FROM AI USE TO MEDIA AWARENESS: ORGANISATIONAL CULTURE AND THE ADOPTION OF AN AI‑BASED TUTORING SYSTEM
IU Internationale Hochschule (GERMANY)
About this paper:
Conference name: 20th International Technology, Education and Development Conference
Dates: 2-4 March, 2026
Location: Valencia, Spain
Abstract:
This paper examines how AI‑based tutoring systems reshape media awareness and the handling of (mis)information in higher education. It focuses on the implementation of the chatbot “Syntea” at a distance‑learning university. Syntea answers study‑related questions on the basis of course materials and is quality‑assured by instructors in a human‑in‑the‑loop approach (Dwivedi et al., 2023; Kasneci et al., 2023).
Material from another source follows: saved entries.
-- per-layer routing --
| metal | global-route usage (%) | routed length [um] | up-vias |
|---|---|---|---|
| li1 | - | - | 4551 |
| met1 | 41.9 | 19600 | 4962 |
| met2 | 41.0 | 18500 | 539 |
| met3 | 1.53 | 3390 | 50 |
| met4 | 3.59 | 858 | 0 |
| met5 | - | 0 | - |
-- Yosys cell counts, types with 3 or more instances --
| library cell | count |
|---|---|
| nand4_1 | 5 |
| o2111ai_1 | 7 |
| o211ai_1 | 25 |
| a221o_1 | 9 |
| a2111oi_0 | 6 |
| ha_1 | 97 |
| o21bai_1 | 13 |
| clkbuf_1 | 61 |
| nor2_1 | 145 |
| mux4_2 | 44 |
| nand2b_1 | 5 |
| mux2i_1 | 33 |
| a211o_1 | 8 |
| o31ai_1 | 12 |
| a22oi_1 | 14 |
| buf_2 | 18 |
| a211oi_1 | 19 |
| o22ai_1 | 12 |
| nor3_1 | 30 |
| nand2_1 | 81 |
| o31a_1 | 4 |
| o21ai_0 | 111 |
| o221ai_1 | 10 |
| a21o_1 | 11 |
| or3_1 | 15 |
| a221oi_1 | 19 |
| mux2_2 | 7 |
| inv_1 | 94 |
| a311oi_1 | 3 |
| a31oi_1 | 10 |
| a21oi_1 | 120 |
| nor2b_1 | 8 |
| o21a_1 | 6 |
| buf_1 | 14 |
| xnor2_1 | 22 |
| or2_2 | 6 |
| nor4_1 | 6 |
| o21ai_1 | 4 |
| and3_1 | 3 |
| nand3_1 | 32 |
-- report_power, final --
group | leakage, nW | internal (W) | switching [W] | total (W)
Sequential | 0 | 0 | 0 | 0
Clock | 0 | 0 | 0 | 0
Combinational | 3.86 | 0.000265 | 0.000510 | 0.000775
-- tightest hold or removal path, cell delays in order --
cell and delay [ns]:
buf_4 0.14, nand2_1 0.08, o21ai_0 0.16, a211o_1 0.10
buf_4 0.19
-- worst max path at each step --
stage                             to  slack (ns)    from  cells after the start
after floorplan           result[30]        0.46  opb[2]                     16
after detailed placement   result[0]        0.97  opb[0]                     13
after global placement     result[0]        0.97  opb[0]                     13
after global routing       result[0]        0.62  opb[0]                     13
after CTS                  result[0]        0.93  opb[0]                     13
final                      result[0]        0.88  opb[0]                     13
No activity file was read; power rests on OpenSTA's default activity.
`config.mk`:
```
export PLATFORM = sky130hd
export DESIGN_NAME = ex_multiplier
export DESIGN_NICKNAME = d
export VERILOG_FILES = /design/src/design/ex_pkg.sv /design/src/design/ex_multiplier.sv
export VERILOG_INCLUDE_DIRS = /design/src /design/src/design
export SDC_FILE = /design/constraint.sdc
export NUM_CORES = 2
export LEC_CHECK = 0
export BUFFER_PORTS_ARGS = -buffer_cell sky130_fd_sc_hd__buf_4
export CAP_MARGIN = 25
export CORE_ASPECT_RATIO = 1.75
export CORE_MARGIN = 5
export CORE_UTILIZATION = 55
export CTS_CLUSTER_SIZE = 30
export DETAILED_ROUTE_END_ITERATION = 10
export PLACE_DENSITY = 0.83
export SLEW_MARGIN = 40
export SYNTH_ARGS = -nofsm -noshare
export SYNTH_HDL_FRONTEND = slang
export SYNTH_SLANG_ARGS = --single-unit
export TNS_END_PERCENT = 20
```
`constraint.sdc`:
```
create_clock -name clock -period 10.6 [get_ports clock]
set_clock_uncertainty 0.1 [all_clocks]
set_input_delay 1.59 -clock clock [delete_from_list [all_inputs] [get_ports clock]]
set_output_delay 1.59 -clock clock [all_outputs]
set_load 0.1 [all_outputs]
```
`src/design/ex_config.svh`:
```
`ifndef EX_CONFIG_SVH
`define EX_CONFIG_SVH

// datapath width
`define XLEN 32

// number of iterative multipliers, 1 to 4
`define MUL_NUM 2

// cycles from multiplier start to done
// has to divide XLEN evenly
`define MUL_CYCLES 4

// result queue entries, power of two
`define RES_DEPTH 8

`endif

```
`src/design/ex_pkg.sv`:
```
`include "ex_config.svh"

package ex_pkg;

	////////////////////////////////////////////////////////////////////////////
	// encodings
	////////////////////////////////////////////////////////////////////////////

	// which unit group takes the instruction
	typedef enum logic [1:0] {
		chan_none, chan_alu, chan_br, chan_mult
	} ex_channel_e;

	typedef enum logic [1:0] {
		opa_rs1, opa_npc, opa_pc, opa_zero
	} ex_opa_sel_e;

	typedef enum logic [2:0] {
		opb_rs2, opb_i_imm, opb_s_imm, opb_b_imm, opb_u_imm, opb_j_imm
	} ex_opb_sel_e;

	// multiply codes sit at the top, the ALU never sees them
	typedef enum logic [3:0] {
		alu_add, alu_sub, alu_slt, alu_sltu, alu_and, alu_or, alu_xor,
		alu_sll, alu_srl, alu_sra, alu_mul, alu_mulh, alu_mulhsu, alu_mulhu
	} ex_alu_func_e;

	////////////////////////////////////////////////////////////////////////////
	// packets
	////////////////////////////////////////////////////////////////////////////

	// fields that ride along untouched
	typedef struct packed {
		logic [3:0]       tag;
		logic [`XLEN-1:0] npc;
		logic [`XLEN-1:0] rs2_value;
		logic [4:0]       dest_reg_idx;
		logic             rd_mem;
		logic             wr_mem;
		logic [2:0]       mem_size;
		logic             halt;
		logic             illegal;
		logic             valid;
	} ex_ctrl_t;

	typedef struct packed {
		ex_ctrl_t         ctrl;
		ex_channel_e      channel;
		logic [`XLEN-1:0] pc;
		logic [31:0]      inst;
		logic [`XLEN-1:0] rs1_value;
		ex_opa_sel_e      opa_select;
		ex_opb_sel_e      opb_select;
		ex_alu_func_e     alu_func;
		logic             cond_branch;
		logic             uncond_branch;
	} ex_issue_t;

	typedef struct packed {
		ex_ctrl_t         ctrl;
		logic [`XLEN-1:0] result;
		logic             take_branch;
		logic             is_zeroreg;
	} ex_packet_t;

	// immediate decode, sign extended
	function automatic logic [`XLEN-1:0] imm_i(input logic [31:0] inst);
		return {{(`XLEN-12){inst[31]}}, inst[31:20]};
	endfunction

	function automatic logic [`XLEN-1:0] imm_s(input logic [31:0] inst);
		return {{(`XLEN-12){inst[31]}}, inst[31:25], inst[11:7]};
	endfunction

	function automatic logic [`XLEN-1:0] imm_b(input logic [31:0] inst);
		return {{(`XLEN-13){inst[31]}}, inst[31], inst[7], inst[30:25], inst[11:8], 1'b0};
	endfunction

	// upper 20 bits, low 12 zero
	function automatic logic [`XLEN-1:0] imm_u(input logic [31:0] inst);
		return {inst[31:12], 12'h000};
	endfunction

	function automatic logic [`XLEN-1:0] imm_j(input logic [31:0] inst);
		return {{(`XLEN-21){inst[31]}}, inst[31], inst[19:12], inst[20], inst[30:21], 1'b0};
	endfunction

endpackage

```
`src/design/ex_multiplier.sv`:
```
`include "ex_config.svh"

module ex_multiplier (
	input  logic                 clock,
	input  logic                 arst_n,
	input  logic                 start,
	input  logic [`XLEN-1:0]     opa,
	input  logic [`XLEN-1:0]     opb,
	input  ex_pkg::ex_alu_func_e func,
	input  ex_pkg::ex_ctrl_t     ctrl_in,
	output logic                 busy,
	output logic                 done,
	output logic [`XLEN-1:0]     product,
	output ex_pkg::ex_ctrl_t     ctrl_out
);
	import ex_pkg::*;

	localparam int CHUNK = `XLEN / `MUL_CYCLES;
	localparam int CNT_W = $clog2(`MUL_CYCLES);

	logic               a_signed;
	logic               b_signed;
	logic [`XLEN:0]     a_ext;
	logic [`XLEN:0]     b_ext;
	logic [2*`XLEN-1:0] a_wide;
	logic [2*`XLEN-1:0] b_corr;
	logic [2*`XLEN-1:0] prod_init;
	logic [2*`XLEN-1:0] step_term;
	logic [2*`XLEN-1:0] prod_q;
	logic [2*`XLEN-1:0] mcand_q;
	logic [`XLEN-1:0]   mplier_q;
	logic [CNT_W-1:0]   count_q;
	logic               busy_q;
	ex_alu_func_e       func_q;
	ex_ctrl_t           ctrl_q;

	// mulh signs both, mulhsu only a
	assign a_signed = (func == alu_mulh) || (func == alu_mulhsu);
	assign b_signed = func == alu_mulh;
	assign a_ext    = {a_signed & opa[`XLEN-1], opa};
	assign b_ext    = {b_signed & opb[`XLEN-1], opb};
	assign a_wide   = {{(`XLEN-1){a_ext[`XLEN]}}, a_ext};

	// negative b weighs -2^XLEN at its top bit
	assign b_corr    = b_ext[`XLEN] ? (a_wide << `XLEN) : '0;
	// first chunk folds in at the start edge
	assign prod_init = a_wide * (2*`XLEN)'(b_ext[CHUNK-1:0]) - b_corr;
	assign step_term = mcand_q * (2*`XLEN)'(mplier_q[CHUNK-1:0]);

	always_ff @(posedge clock or negedge arst_n) begin
		if (!arst_n) begin
			busy_q  <= 1'b0;
			count_q <= '0;
		end else if (start) begin
			busy_q  <= 1'b1;
			count_q <= CNT_W'(`MUL_CYCLES - 1);
		end else if (busy_q) begin
			// done cycle frees the unit
			if (count_q == '0)
				busy_q <= 1'b0;
			else
				count_q <= count_q - 1'b1;
		end
	end

	always_ff @(posedge clock) begin
		if (start) begin
			prod_q   <= prod_init;
			mcand_q  <= a_wide << CHUNK;
			mplier_q <= b_ext[`XLEN-1:0] >> CHUNK;
			func_q   <= func;
			ctrl_q   <= ctrl_in;
		end else if (busy_q && count_q != '0) begin
			prod_q   <= prod_q + step_term;
			mcand_q  <= mcand_q << CHUNK;
			mplier_q <= mplier_q >> CHUNK;
		end
	end

	assign busy     = busy_q;
	assign done     = busy_q && (count_q == '0);
	// low word for mul, high word for the rest
	assign product  = (func_q == alu_mul) ? prod_q[`XLEN-1:0] : prod_q[2*`XLEN-1:`XLEN];
	assign ctrl_out = ctrl_q;

	// allocator upstream only picks idle units
	a_no_start_busy: assert property (@(posedge clock) disable iff (!arst_n)
		start |-> !busy_q)
		else $error("multiplier started while busy");

endmodule

```
==> qor.txt <==
DP HPWL - 80200 um
N_diodes - 0
Critical Path RT - 10.79 ns
Register area - 6950 um^2
Die W - 201 um
Slowest-stage cell, CP - edfxtp_1
Cell count after synthesis - 3734
Top post-synthesis cells by area - fa_1, edfxtp_1, and2_1
Share of cells above drive strength 1 - 11.1%
Top-count cell post-synth - inv_1
DRC errors left - 0
Number of global-route vias before repair - 30300
CTS resizes - 0
Initial core utilization - 55.5%
Core area - 63300 um^2
P&R area growth vs syn - 9.88%
Remaining antenna violation count - 0
Drt wl/cell - 21.5 um
Synth Net Count - 4634
Count of unique library cells instantiated by Yosys - 77
Setup crit start - mplier_q[3]
Asr flop ratio synth - 1.29%
Hold Path Class - register to register
Rel. slew slack - 46.5%
Clock Path Buffers - 3
Total Negative Setup Slacks - 0 ns
Worst skew pair latency - 0.58 ns
Initial antenna violation count - 4
Max-Cap Viols - 0
Reg2Reg Launch Point - mplier_q[3]
Slowest stage delay, CP - 0.71 ns
Area of the multi-input gates - 25400 um^2
Largest net degree at the start of global routing - 99
CP arrival - 10.07 ns
Final Hold Fails - 0
Fmax - 101 MHz
Gr usage total - 29.2%
Setup crit start kind - register
Status - finished, final reports clean
Area leader, netlist - fa_1
# port buffers - 266
Total setup buffers inserted after CTS - 0
Sequential fraction of the synthesis area - 19.8%
Vias per std cell - 5.86
Pre-antenna DRT Iters - 6
Setup violations, final - 0
Fillers - 5266
Max-slew violations - 0
Synth top cells by count - inv_1, fa_1, and2_1
Synthesized flop and latch total - 232
Nets - 4775
Number of enable flip-flop cells after synthesis - 229
Top FF cell, synth - edfxtp_1
Worst setup path end - prod_q[63]
Worst Path Max Fanout - 42
Post-synthesis area per instance - 9.41 um^2
Slew @ Worst Pin - 0.803 ns
Ports - 267
RSZ-0062 raised after global routing - false
R2r setup slk - 0.72 ns
Total number of vias - 27600
WL final - 101000 um
CP Class - register to register
Minimum clock period - 9.88 ns
Reg2Reg Depth - 30
Die ar. - 69200 um^2
# hold bufs at CTS - 0
H-tree Lvls - 1
Row count - 122
Most used cell, CP - fa_1
Netlist Area Pre-Place - 35100 um^2
Hold depth - 1
Root Driver - clkbuf_16
DR iter-0 viols - 1665
First-pass GRT wire length - 160000 um
Inserted Clock Buffers - 25
# clock sinks - 232
Worst setup EP type - register
Worst R2R End - prod_q[63]
GR Overflow Total - 0
Synth top area share - 28.8%
Period utilization - 93.2%
CTS clk-pin slew, worst paths - 0.07 ns
Die Y-Extent - 344 um
Synth warnings - 0
CTS tree - done
Final GP Congestion - 1.01
==> placed cells by master (no fill, tap or decap), drive strengths merged, types with 5 or more instances in the layout <==
master  netlist  layout
a211o         8       8
a211oi       25      25
a21boi        7       7
a21o         81      81
a21oi       195     195
a31oi        21      21
and2        500     500
and3         18      18
and4          8       8
buf          33     286
bufinv        0       6
clkbuf      139      28
clkinv        0       6
edfxtp      229     229
fa          506     506
ha          242     242
inv         573     577
mux2         75      75
mux2i         5       5
nand2       373     373
nand2b       27      27
nand3        34      34
nand4        22      22
nor2        107     107
nor2b        17      17
nor3         21      21
nor3b         7       7
o211ai       11      11
o21a         25      25
o21ai       137     137
o21bai       27      27
o31ai        14      14
or2           8       8
or3           5       5
xnor2       106     106
xor2         66      66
Theoretically, the study draws on Schein’s model of organizational culture (artifacts, espoused values, basic assumptions; Schein, 2010) and on concepts of media and AI literacy such as critical information appraisal, bias awareness and transparency of algorithmic systems (Gimpel et al., 2023).
Three research questions guide the study:
(1) Which basic assumptions about learning, technology and ethics shape media‑related understandings of AI in higher education?
(2) Which values structure perceived opportunities and risks of generative AI for media awareness, including support, dependency and misinformation?
(3) Which observable usage practices (artifacts) emerge and how do they reflect different levels of media and AI literacy?
A case‑based mixed‑methods design with convergent parallel strands was applied (Döring & Bortz, 2016). A semi‑standardized online questionnaire was administered to 282 participants (234 students, 48 instructors; mainly distance‑learning social‑science programmes). Closed scales and open questions were developed along Schein’s three cultural levels. Quantitative analysis comprised descriptive statistics and role comparisons; qualitative data were examined using thematic content analysis with combined deductive–inductive coding (Steiner & Bensch, 2015).
Findings show a pronounced fairness‑ and safety‑oriented set of basic assumptions: preventing discrimination, data protection, reliability and legal compliance are rated as “very important” for AI systems by a clear majority. At the same time, 84 % agree that AI cannot replace the human component in education, framing learning as a fundamentally social process. On the value level, learner support, efficiency gains and creative stimulation are seen as main benefits, whereas loss of human interaction, technological dependency and insufficient media and information literacy are perceived as key risks. Many respondents highlight the danger of misinformation and the need to verify AI outputs.
At the artifact level, AI use has rapidly normalised: around half of respondents use AI at least weekly, mainly for clarifying questions, text work, research and exam preparation. General‑purpose large language models are evaluated more positively than the institutional system. While a considerable share regularly checks AI‑generated information, many report encounters with AI‑supported conspiracy narratives, indicating heterogeneous levels of media awareness.
On this basis, a “culture‑fit model” is proposed: AI artifacts are experienced as legitimate and conducive to learning when they:
(a) align with shared ethical basic assumptions,
(b) respect values such as support, autonomy and interaction quality, and
(c) are embedded in practices that demand critical information appraisal, transparency and dialogic reflection.Keywords:
AI‑based tutoring, systems media awareness, organisational culture, higher education.